Your task: When a line of the entries below contains "begin", it counts once; state how many such lines there are and nothing else.

The data:

`src/rtl/usb_rx_pingpong.sv`:
```
module usb_rx_pingpong #(
  parameter int PKT_MAX = 64,
  parameter int DW      = 8
) (
  input  logic                           clk,
  input  logic                           rst_n,
  input  logic                           clr,
  input  logic                           wr_valid,
  input  logic [DW-1:0]                  wr_data,
  input  logic                           pkt_good,
  input  logic                           pkt_bad,
  output logic                           busy,
  input  logic                           rd_en,
  input  logic                           rd_done,
  output logic [DW-1:0]                  rd_data,
  output logic                           full,
  output logic [$clog2(PKT_MAX+1)-1:0]   rx_size,
  output logic                           dma_req
);
  localparam int AW = $clog2(PKT_MAX);
  localparam int CW = $clog2(PKT_MAX + 1);

  logic [DW-1:0] mem [2*PKT_MAX];
  logic [1:0]    cmt;
  logic [CW-1:0] cnt [2];
  logic          wbank, rbank;
  logic [CW-1:0] wr_ptr, rd_ptr;

  wire wr_free = !cmt[wbank];
  wire wr_take = wr_valid && wr_free && !pkt_good && !pkt_bad && !clr
                 && (wr_ptr < CW'(PKT_MAX));
  wire rd_step = rd_en && dma_req;

  assign full    = cmt[rbank];
  assign busy    = cmt[wbank];
  assign dma_req = cmt[rbank] && (rd_ptr < cnt[rbank]);
  assign rx_size = full ? cnt[rbank] : '0;
  assign rd_data = mem[{rbank, rd_ptr[AW-1:0]}];

  always_ff @(posedge clk)
    if (wr_take) mem[{wbank, wr_ptr[AW-1:0]}] <= wr_data;

  always_ff @(posedge clk or negedge rst_n) begin
    if (!rst_n) begin
      cmt    <= '0;
      wbank  <= 1'b0;
      rbank  <= 1'b0;
      wr_ptr <= '0;
      rd_ptr <= '0;
      for (int b = 0; b < 2; b++) cnt[b] <= '0;
    end else if (clr) begin
      cmt    <= '0;
      wbank  <= 1'b0;
      rbank  <= 1'b0;
      wr_ptr <= '0;
      rd_ptr <= '0;
      for (int b = 0; b < 2; b++) cnt[b] <= '0;
    end else begin
      if (wr_take) wr_ptr <= wr_ptr + 1'b1;
      if (pkt_bad) begin
        wr_ptr <= '0;
      end else if (pkt_good && wr_free) begin
        cmt[wbank] <= 1'b1;
        cnt[wbank] <= wr_ptr;
        wbank      <= ~wbank;
        wr_ptr     <= '0;
      end
      if (rd_step) rd_ptr <= rd_ptr + 1'b1;
      if (rd_done && cmt[rbank]) begin
        cmt[rbank] <= 1'b0;
        rbank      <= ~rbank;
        rd_ptr     <= '0;
      end
    end
  end
endmodule

```
`config.mk`:
```
export PLATFORM = sky130hd
export DESIGN_NAME = usb_rx_pingpong
export DESIGN_NICKNAME = d
export VERILOG_FILES = /design/src/rtl/usb_rx_pingpong.sv
export SDC_FILE = /design/constraint.sdc
export NUM_CORES = 1
export LEC_CHECK = 0
export ABC_CLOCK_PERIOD_IN_PS = 6240
export BUFFER_PORTS_ARGS = -buffer_cell sky130_fd_sc_hd__buf_4
export CELL_PAD_IN_SITES_DETAIL_PLACEMENT = 1
export CELL_PAD_IN_SITES_GLOBAL_PLACEMENT = 2
export CORE_MARGIN = 1
export CORE_UTILIZATION = 54
export DETAILED_ROUTE_END_ITERATION = 16
export PLACE_DENSITY = 0.91
export SYNTH_ARGS = -nofsm -noshare
export SYNTH_HDL_FRONTEND = slang
export SYNTH_SLANG_ARGS = --single-unit
```
`constraint.sdc`:
```
create_clock -name clk -period 6.24 [get_ports clk]
set_input_delay 0.312 -clock clk [delete_from_list [all_inputs] [get_ports clk]]
set_output_delay 0.312 -clock clk [all_outputs]
set_load 0.005 [all_outputs]
```
# Yosys cells after proc, flatten, opt, wreduce, memory -nomap -nowiden
# Memories as Yosys holds them, arrays and structs flattened.
# Cells that the tools add are included.
# totals
wordCells	85
latch_bits	0
out_inout_bits	18
mem_bits_rw	1024
inputBits	16
n_memories	1
register_bits	32
mem_bits_ro	0
# classes
shift	0
n_reduce_logical	21
n_lt_le_gt_ge	9
mux	37
eq_ne	1
n_bitwise	7
mul	0
n_addsub	2
div_mod_pow	0
# memory_table
memory	depth	width	read_ports	rd_clocked_by_memory_dff	wr	line	text
mem	128	8	1	0	1	23	logic [DW-1:0] mem [2*PKT_MAX];
# op_table
op	n
two-way mux 7 bit	12
two-way mux 14 bit	3
adder 7 x 1 -> 7 bit, second input constant	2
bitwise mux 14 bit	1
two-way mux 1 bit	13
logical AND 1 bit	12
two-way mux 2 bit	5
demux 7 bit (select 1 bit)	1
less-than comparator 7 bit	1
less-than comparator 7 bit, second input constant	1
greater-or-equal comparator 2 bit, second input constant	2
logical NOT 1 bit	4
less-than comparator 1 x 2 -> 1 bit, second input constant	2
inverter 1 -> 2 bit	2
nonzero test 2 bit	2
nonzero test 4 bit	1
nonzero test 3 bit	1
AND 2 bit	1
demux 1 bit (select 1 bit)	2
greater-or-equal comparator 1 bit, second input constant	2
less-than comparator 2 x 1 -> 1 bit, second input constant	1
inequality test 2 bit, second input constant	1
inverter 1 bit	2
inverter 2 bit	1
2 further kinds	2

# Longest topological paths before layout
# depth
ltp_word	12
depth_mapped	10
depth_no_buf	7

# Least setup slack after synthesis
# No wires, ideal clock.
# synth_path
path_type	register to register
startpoint	register cmt[1]
endpoint	memory mem[72][0], enable pin
period_less_slack_ns	2.647
setup_time_ns	0.395
arrival_time_ns	2.252
path_slack_ns	3.593
path_buffers	2
path_stages_with_launch	7
required_time_ns	5.845
path_cell_list	dfrtp_1 mux2i_1 and3_1 clkbuf_1 buf_2 nand3_1 nor4_1
# synth_via
elab_chain_cells	10
# synth_rtl
element	line	text
from (decl)	24	logic [1:0] cmt;
from (signal assigned)	45	cmt <= '0;
from (signal assigned)	52	cmt <= '0;
from (signal, indexed assignment)	63	cmt[wbank] <= 1'b1;
two-way mux 1 bit (not written as such) (2 in a row)	29	wire wr_free = !cmt[wbank];
logical NOT 1 bit	29	
logical AND 1 bit (4 in a row)	30	wire wr_take = wr_valid && wr_free && !pkt_good && !pkt_bad && !clr
logical AND 1 bit	31	&& (wr_ptr < CW'(PKT_MAX));
two-way mux 1 bit	41	if (wr_take) mem[{wbank, wr_ptr[AW-1:0]}] <= wr_data;
two-way mux 1 bit (not written as such)	41	
to (decl)	23	
# No other way between the ends. The select of a mux whose other input is x is not followed.

# Worst setup path after layout
# layout_path
startpoint	register rd_ptr[0]
endpoint	output rd_data[3]
# layout_via
elab_chain_cells	1
# layout_rtl
element	line	text
from (decl)	27	logic [CW-1:0] wr_ptr, rd_ptr;
from (signal assigned)	68	if (rd_step) rd_ptr <= rd_ptr + 1'b1;
memory read (128 x 8 bit)	-	
to (decl)	15	output logic [DW-1:0] rd_data,
# No other way between the ends.

==> flow_metrics.env <==
export IMPL_outcome="finished clean"
export IMPL_diodes=0
export IMPL_drive_gt1_share_pct=18.7
export IMPL_rows=101
export IMPL_numCtsBuffers=101
export IMPL_fin_cells=3271
export IMPL_synth_commonest_cells="1,024 x edfxtp_1, 193 x mux4_2, 158 x nor2_1"
export IMPL_dr_first_iter_drc_count=3116
export IMPL_synth_top_cell_by_area="edfxtp_1"
export IMPL_yosys_area_share_adder_pct=0.241
export IMPL_htree_levels=3
export IMPL_grt_setup_unrepaired="false"
export IMPL_final_util_pct=60.5
export IMPL_grt_use_total_pct=29.4
export IMPL_synth_edf_count=1024
export IMPL_grt_pass1_wl_um=163000
export IMPL_synth_warnings=0
export IMPL_final_setup_worst_slack_ns=0.872
export IMPL_synth_async_reset_ratio_pct=3.03
export IMPL_antenna_left=0
export IMPL_wl_per_cell_um=34.7
export IMPL_max_slew_margin_pct=5.39
export IMPL_powerDensity_nw_per_um2=305
export IMPL_synth_area_mux_share_pct=14.4
export IMPL_crit_start="rd_ptr[0]"
export IMPL_gp_congestion=0.843
export IMPL_avgSynthCellArea_um2=19.8
export IMPL_rr_startpoint="wbank"
export IMPL_overflow=0
export IMPL_yosysSeqAreaShare_pct=75.9
export IMPL_io_buffer_count=33
export IMPL_coreArea_um2=76100
export IMPL_ios=34
export IMPL_synth_area_leaders="edfxtp_1 74%, mux4_2 10%, mux2i_1 3.6%"
export IMPL_placedCellCount=3080
export IMPL_postLayoutCellArea_um2=46100
export IMPL_synthesis_area_um2=41600
export IMPL_hpwl_um=67200
export IMPL_cts_sink_count=1056
export IMPL_worstHoldStart="wr_data[4]"
export IMPL_clock_latency_ns=0.68
export IMPL_start_kind="flop"
export IMPL_route_detailed_drc=0
export IMPL_syn_num_nets=2123
export IMPL_cts_max_path_buffers=3
export IMPL_die_area_um2=78100
export IMPL_grt_start_max_net_pins=110
export IMPL_period_minus_slack_ns=5.37
export IMPL_p_total_mw=14.1
export IMPL_placed_cell_area_um2=42800
export IMPL_crit_fanout=53
export IMPL_clk_pin_slew_ns=0.06
export IMPL_timing_fmax_mhz=186
export IMPL_criticalPathCategory="reg2out"
export IMPL_cts_tree="built"
export IMPL_final_setup_tns_ns=0
export IMPL_finalSetupViolCount=0
export IMPL_viasPerCell=6.72
export IMPL_slew_violations=0
export IMPL_die_width_um=279
export IMPL_antenna_found_initial=2
export IMPL_period_share_pct=86.0
export IMPL_ys_types=63
export IMPL_vias=21984
export IMPL_multiInputGateArea_um2=9290
export IMPL_dp_slack_ns=1.71
export IMPL_synthSimpleGateAreaFrac_pct=3.20
export IMPL_cap_violations=0
export IMPL_synth_compound_area_share_pct=4.34
export IMPL_crit_path_end_kind="output port"
export IMPL_wirelength_um=114000
export IMPL_ir_drop_mv=0.263
export IMPL_dr_pass1_iters=6
export IMPL_synth_xor_xnor_area_share_pct=0.0843
export IMPL_syn_inst=2099
export IMPL_synth_seq_cells=1056
export IMPL_fillCellCount=6398
export IMPL_synth_top_family_by_area="multiplexers"
export IMPL_seq_area_um2=31600
export IMPL_die_y_um=279
export IMPL_post_cts_buffers=0
export IMPL_tightestPinTransition_ns=1.42
export IMPL_root_buffer="clkbuf_16"
export IMPL_start_util_pct=54.6
export IMPL_hold_class="in2reg"
export IMPL_grt_pass1_vias=22986
export IMPL_area_delta_synth_final_pct=10.8
export IMPL_cp_required_ns=5.93
export IMPL_finalHoldViolCount=0
export IMPL_holdWs_ns=0.0619
export IMPL_nets=2181
export IMPL_synthFlopType="edfxtp_1"
export IMPL_worstPathArrival_ns=5.06
export IMPL_yosys_area_top_type_share_pct=74.0
export IMPL_finalClockSkew_ns=0.0347
export IMPL_yosysMostFrequentCell="edfxtp_1"
export IMPL_leakage_nw=13.9
-- final cells by class --
class / count / share of cell area, %
Sequential cell: 1056 / 68.5
Multi-Input combinational cell: 911 / 20.2
Clock buffer: 139 / 6.00
Tap cell: 1030 / 2.80
Timing Repair Buffer: 79 / 1.47
Clock inverter: 48 / 0.983
Inverter: 8 / 0.0652
-- registers in the layout (all words and copies together), names as in the netlist --
name,count
mem,1024
cnt,14
rd_ptr,7
wr_ptr,7
cmt,2
rbank,1
wbank,1
-- where the power goes --
| group | total (mW) | internal [mW] | leakage (nW) | switching [mW] |
|---|---|---|---|---|
| Combinational | 0.196 | 0.0294 | 2.68 | 0.167 |
| Sequential | 7.78 | 7.78 | 9.64 | 0.00611 |
| Clock | 6.08 | 3.43 | 1.56 | 2.65 |
-- layout by cell type, fill, tap and decap left out, types with 10 or more instances in the layout --
| cell | instances |
|---|---|
| dfrtp_1 | 30 |
| a22oi_1 | 54 |
| edfxtp_1 | 1024 |
| buf_4 | 69 |
| a21oi_1 | 43 |
| a22o_1 | 17 |
| mux2i_1 | 151 |
| clkbuf_1 | 32 |
| nand3_1 | 19 |
| nand4_1 | 10 |
| o221ai_1 | 21 |
| clkinv_1 | 25 |
| clkbuf_16 | 104 |
| nor2_1 | 157 |
| nand2_1 | 59 |
| a211oi_1 | 34 |
| o21ai_0 | 12 |
| mux4_2 | 193 |
-- worst paths after layout --
path	cells after the start	slack [ns]	endpoint
min in group asynchronous	2	0.17	rd_ptr[3]
hold reg to reg	2	0.53	cnt[7]
max in group asynchronous	2	5.70	rd_ptr[0]
setup / recovery	8	0.87	rd_data[3]
setup reg to reg	4	2.00	mem[113][0]
hold / removal	1	0.06	mem[87][4]
-- routing by layer --
metal | vias up | part of all wire (%) | track usage (%)
met2 | 1301 | 50 | 49.4
met3 | 290 | 8.8 | 5.21
met1 | 11599 | 37 | 38.1
met5 | - | 0.021 | 0
met4 | 4 | 4.3 | 12.4
li1 | 8790 | - | -
-- logic make-up after synthesis --
kind of cell             after synthesis
AO/OA/AOI/OAI                        246
XOR/XNOR                               4
adder cells (fa/ha/maj)                8
buffers and inverters                132
flip-flops                          1056
multiplexers                         354
AND/OR/NAND/NOR                      299
-- worst max-delay path: stages, from the launching register on --
cell and delay [ns]:
dfrtp_4 1.02, buf_12 0.44, buf_12 0.33, nand3_1 0.55, o22ai_1 0.46, a211oi_1 0.10
a211oi_1 0.81, o32a_1 0.37, buf_4 0.14
-- what timing repair did --
| action | 4_1_cts | 5_1_grt |
|---|---|---|
| hold buffers | 4 | 0 |
| endpoints found under the hold margin | 48 | 0 |
| gates resized for setup | 0 | 0 |
(Power assumes the default switching activity.)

The completed task: 7